[Exercise instructions]
From the data below, set down exactly the lines between the one holding "ha_1 | 2 | 2 |" and the one holding "## stage by stage", inclusive, and no others.

[Stored data]
`src/rtl/maj_chk_pkg.sv`:
```
// -----------------------------------------------------------------------------
// maj_chk_pkg
// Shared types, default sizes and helpers for the majority exhaustive checker.
//   state_t    : checker sequencing states
//   popcount() : number of set bits in a vector (up to POP_W bits wide)
//   N_IN_DEF   : default number of majority inputs
//   THRESH_DEF : default majority threshold for N_IN_DEF inputs
// -----------------------------------------------------------------------------
package maj_chk_pkg;

   localparam int N_IN_DEF   = 9;
   localparam int THRESH_DEF = 5;

   // popcount() works on a fixed-width argument so callers with any N_IN up
   // to this width can share it; narrower vectors are zero-extended.
   localparam int POP_W = 32;

   typedef enum logic [1:0] {
      IDLE  = 2'd0,
      RUN   = 2'd1,
      DRAIN = 2'd2,
      DONE  = 2'd3
   } state_t;

   function automatic int unsigned popcount(input logic [POP_W-1:0] v);
      int unsigned n;
      n = 0;
      for (int i = 0; i < POP_W; i++) begin
         n = n + 32'(v[i]);
      end
      return n;
   endfunction

endpackage

```
`src/rtl/maj_ref_threshold.sv`:
```
// -----------------------------------------------------------------------------
// maj_ref_threshold
// Combinational golden majority: maj = 1 when popcount(vec) >= THRESH.
// Ports:
//   vec : input vector (N_IN bits, N_IN <= 32)
//   maj : reference majority output
// -----------------------------------------------------------------------------
module maj_ref_threshold
   import maj_chk_pkg::*;
#(
   parameter int N_IN   = N_IN_DEF,
   parameter int THRESH = THRESH_DEF
) (
   input  logic [N_IN-1:0] vec,
   output logic            maj
);

   assign maj = (popcount(POP_W'(vec)) >= THRESH);

endmodule

```
`config.mk`:
```
export PLATFORM = sky130hd
export DESIGN_NAME = maj_ref_threshold
export DESIGN_NICKNAME = d
export VERILOG_FILES = /design/src/rtl/maj_chk_pkg.sv /design/src/rtl/maj_ref_threshold.sv
export SDC_FILE = /design/constraint.sdc
export NUM_CORES = 1
export LEC_CHECK = 0
export ABC_CLOCK_PERIOD_IN_PS = 3400
export BUFFER_PORTS_ARGS = -buffer_cell sky130_fd_sc_hd__buf_2
export CAP_MARGIN = 40
export CORE_AREA = 10 10 47 49
export DETAILED_ROUTE_END_ITERATION = 8
export DIE_AREA = 0 0 57 59
export PLACE_DENSITY = 0.31
export SKIP_LAST_GASP = 1
export SYNTH_ARGS = -nofsm -noshare
export SYNTH_HDL_FRONTEND = slang
export SYNTH_SLANG_ARGS = --single-unit
```
`constraint.sdc`:
```
create_clock -name vclk -period 3.4
set_input_delay 0.34 -clock vclk [all_inputs]
set_output_delay 0.34 -clock vclk [all_outputs]
set_load 0.05 [all_outputs]
```
* Yosys cells after proc, flatten, opt, wreduce, memory -nomap -nowiden
Index checks and enable logic that the tools add are counted.
Word-level totals: flip-flop bits (word level) 0, input bits 9, output and inout bits 1, logic and storage cells 9
Cells by class: add/subtract/negate cells 8, $lt $le $gt $ge 1
Operators with widths (count):
- adder 8 x 1 -> 9 bit | 1
- greater-or-equal comparator 9 x 3 -> 1 bit (second input constant) | 1
- adder 7 x 1 -> 8 bit | 1
- adder 6 x 1 -> 7 bit | 1
- adder 5 x 1 -> 6 bit | 1
- adder 4 x 1 -> 5 bit | 1
- adder 3 x 1 -> 4 bit | 1
- adder 2 x 1 -> 3 bit | 1
- adder 1 x 1 -> 2 bit | 1

* Depth between registers and ports, before layout
depth after elaboration 9, gate-level depth with buffers 10, depth with buffers taken out 10

* Least setup slack after synthesis
OpenSTA, ideal clock, no wires.
path type input -> output, start in vec[0], end out maj, arrival time 3105 ps, required time 3060 ps, setup slack -45 ps, stages 9, path buffers 0, cells stage by stage inv_1 -> fa_1 -> fa_1 -> fa_1 -> fa_1 -> clkinv_1 -> fa_1 -> o22ai_1 -> o21ai_1
Between the ends: longest elaborated chain between the ends 9
Ends and longest elaborated chain:
- from (decl) | line maj_ref_threshold.sv:14 | input logic [N_IN-1:0] vec,
- adder 1 x 1 -> 2 bit | line maj_chk_pkg.sv:29 | n = n + 32'(v[i]);
- adder 2 x 1 -> 3 bit | line maj_chk_pkg.sv:29
- adder 3 x 1 -> 4 bit | line maj_chk_pkg.sv:29
- adder 4 x 1 -> 5 bit | line maj_chk_pkg.sv:29
- adder 5 x 1 -> 6 bit | line maj_chk_pkg.sv:29
- adder 6 x 1 -> 7 bit | line maj_chk_pkg.sv:29
- adder 7 x 1 -> 8 bit | line maj_chk_pkg.sv:29
- adder 8 x 1 -> 9 bit | line maj_chk_pkg.sv:29
- greater-or-equal comparator 9 x 3 -> 1 bit | line maj_ref_threshold.sv:18 | assign maj = (popcount(POP_W'(vec)) >= THRESH);
- to (decl) | line maj_ref_threshold.sv:15 | output logic maj
Every way passes these cells.

* Worst setup path in the final report
Same ends and word-level chain as after synthesis.

==> key figures <==
STA
  – Final Hold Viols: 0
  – Post-route clock period utilization: 102%
  – Tightest Pin Transition: about 0.17 ns
  – Setup TNS: -0.0809 ns
  – # setup viols final: 1
  – RSZ-0062 raised after global routing: yes
  – Slew Viols, Final: 0
  – Final worst path period need: between 3 and 4 ns
  – Worst relative slew slack: about nine tenths
  – Final worst setup slack: -0.0809 ns
  – Peak Freq: 0.287 GHz

Global route
  – GRT Total Usage: 2.55%
  – Initial antenna violation count: 0
  – Largest net degree at the start of global routing: 4
  – Number of global-route vias before repair: between 150 and 200
  – Gr ovfl total: 0
  – First-pass GRT wire length: 772 µm

Route
  – Drt initial violations: 0
  – DRT antenna net count: 0
  – Routed vias: 188
  – DR WL/cell: about 7.8 µm
  – Final wirelength: 422 µm
  – Vias per cell: ~3.5
  – Remaining DRCs: 0
  – Pre-antenna DRT Iters: 1

Job
  – Max Cap Violations: 0

Critical path
  – Crit Path Category: input pin to output port
  – Crit start category: input pin
  – Worst Path Arrival: ~3.1 ns
  – CP Max Fanout: 2
  – CP Data Required Time: 3.06 ns
  – Worst Setup End Kind: output port

Placement
  – GPL Wtd Cong: approximately 0.62
  – Port bufs: 10
  – Cell Count Post-Placement: 54
  – Dpl hpwl: 425 µm
  – Dpl ws: -0.205 ns

Floorplanning
  – Initial Utilization: ~15%
  – Total Die Area: 3360 µm²
  – Row cnt: 14
  – # IOs: 10
  – Die Ht: 59 µm
  – Die Wd: roughly 57 µm
  – Core area: 1400 µm²

Power
  – Internal: roughly 0.053 mW
  – Share of power burned in registers: 0%
  – Peak supply drop: between 0.1 and 0.15 mV
  – Comb power frac: 100.0%
  – Clock power share: 0%
  – PD cells: about 380 nW/µm²
  – Leakage: 0.180 nW
  – Power, Total: ~0.12 mW
  – Sw Share: 55.4%
  – Net Sw Power: roughly 0.066 mW

Final layout
  – Final Non-Filler Cells: 54
  – Ratio of cells with drive above 1 in the final layout: roughly two fifths
  – Seq Cell Count: 0
  – Nets: 56
  – Clock buf count: 0
  – Sequential Area: 0 µm²
  – Fill cells: about 180
  – Area Growth Syn to Fin: 47.0%
  – N_diodes: 0

Synthesis
  – Most frequent cells after synthesis: inv_1 (13), fa_1 (5), clkinv_1 (2), ha_1 (2), nor2b_1 (2)
  – YS warnings: 0
  – Most common cell in the synthesized netlist: inv_1
  – Cell accounting for the most synthesized area: fa_1
  – Synthesized area: 210 µm²
  – Mapped Cells: 27
  – Synth area leaders: fa_1 (48%), inv_1 (23%), ha_1 (12%)
  – Synth unique cells: 8
  – Seq/Total Area, Yosys: 0%
  – Syn_area_per_cell: 7.79 µm²
  – Top-area cell type share of the netlist area: a little under half
  – Net count after synthesis: between 40 and 50

Min path
  – Worst min path class: input pin to output port
  – Min-delay src: vec[4]
  – Hold depth: 7
  – Hold EP: maj

Outcome
  – Status: finished, violations left
  – Violated checks: setup timing

Clocking
  – Setup bufs post-CTS: 0
## repair_timing
action	in CTS	in global routing
endpoints found under the setup margin	1	1
gates resized for setup	4	1
hold buffers	0	0
cloned	0	0
pin swaps	2	2
endpoints found under the hold margin	0	0
## layout make-up
cell class                      instances  area (µm²)  area share, %
Inverter                               15        56.3           18.2
Multi-Input combinational cell         12         169           54.7
Tap cell                               16        20.0           6.48
Timing Repair Buffer                   11        63.8           20.6
## cell usage in the layout (no fill, tap or decap)
| master | Yosys | layout |
|---|---|---|
| a21oi_1 | 1 | 1 |
| buf_2 | 0 | 9 |
| buf_4 | 0 | 1 |
| buf_6 | 0 | 1 |
| clkinv_1 | 2 | 2 |
| fa_1 | 5 | 3 |
| fa_2 | 0 | 2 |
| ha_1 | 2 | 2 |
| inv_1 | 13 | 13 |
| nor2b_1 | 2 | 2 |
| o21ai_2 | 0 | 1 |
| o22ai_2 | 0 | 1 |
## worst max path at each step
| stage | endpoint | from | slack, ns |
|---|---|---|---|
| after floorplan | maj | vec[0] | 0.07 |
| after global placement | maj | vec[0] | -0.16 |
| after detailed placement | maj | vec[0] | -0.20 |
| after CTS | maj | vec[0] | -0.15 |
| after global routing | maj | vec[0] | -0.18 |
| final | maj | vec[0] | -0.08 |
## power by group through the flow
| stage | Sequential (mW) | Clock [mW] | Combinational (mW) |
|---|---|---|---|
| after floorplan | 0 | 0 | 0.0756 |
| after global placement | 0 | 0 | 0.0993 |
| after detailed placement | 0 | 0 | 0.103 |
| after CTS | 0 | 0 | 0.121 |
| after global routing | 0 | 0 | 0.134 |
| final | 0 | 0 | 0.118 |
## metal layers
| layer | share of wire (%) | wire, µm | global-route usage [%] | vias up |
|---|---|---|---|---|
| met2 | 59 | 250 | 5.12 | 4 |
| met3 | 3.8 | 16 | 0.215 | 0 |
| met5 | 0 | 0 | 0 | - |
| met1 | 37 | 156 | 2.98 | 90 |
| met4 | 0 | 0 | 0 | 0 |
| li1 | - | - | - | 94 |
## worst max-delay path: stages
cell and delay [ns]:
buf_2 0.07, inv_1 0.04, fa_1 0.55, fa_1 0.42, fa_1 0.47, fa_2 0.34, clkinv_1 0.07, fa_2 0.43
o22ai_2 0.16, o21ai_2 0.07, buf_6 0.15
## stage by stage
step | instance area, µm² | utilization [%] | hold slack (ns)
2_1_floorplan | 214 | - | 1.32
3_3_place_gp | 292 | 20.8 | 1.52
3_5_place_dp | 292 | 20.8 | 1.53
4_1_cts | 307 | 21.9 | 1.50
5_1_grt | 309 | 22.1 | 1.55
6_report | 309 | 22.1 | 1.50
## cell families after synthesis
family / share of synthesized area, %
compound gates: 7.74
fa+ha+maj: 59.5
buf+inv: 26.8
simple gates: 5.95
No activity file was read; power rests on OpenSTA's default activity.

[Output of the task]
| ha_1 | 2 | 2 |
| inv_1 | 13 | 13 |
| nor2b_1 | 2 | 2 |
| o21ai_2 | 0 | 1 |
| o22ai_2 | 0 | 1 |
## worst max path at each step
| stage | endpoint | from | slack, ns |
|---|---|---|---|
| after floorplan | maj | vec[0] | 0.07 |
| after global placement | maj | vec[0] | -0.16 |
| after detailed placement | maj | vec[0] | -0.20 |
| after CTS | maj | vec[0] | -0.15 |
| after global routing | maj | vec[0] | -0.18 |
| final | maj | vec[0] | -0.08 |
## power by group through the flow
| stage | Sequential (mW) | Clock [mW] | Combinational (mW) |
|---|---|---|---|
| after floorplan | 0 | 0 | 0.0756 |
| after global placement | 0 | 0 | 0.0993 |
| after detailed placement | 0 | 0 | 0.103 |
| after CTS | 0 | 0 | 0.121 |
| after global routing | 0 | 0 | 0.134 |
| final | 0 | 0 | 0.118 |
## metal layers
| layer | share of wire (%) | wire, µm | global-route usage [%] | vias up |
|---|---|---|---|---|
| met2 | 59 | 250 | 5.12 | 4 |
| met3 | 3.8 | 16 | 0.215 | 0 |
| met5 | 0 | 0 | 0 | - |
| met1 | 37 | 156 | 2.98 | 90 |
| met4 | 0 | 0 | 0 | 0 |
| li1 | - | - | - | 94 |
## worst max-delay path: stages
cell and delay [ns]:
buf_2 0.07, inv_1 0.04, fa_1 0.55, fa_1 0.42, fa_1 0.47, fa_2 0.34, clkinv_1 0.07, fa_2 0.43
o22ai_2 0.16, o21ai_2 0.07, buf_6 0.15
## stage by stage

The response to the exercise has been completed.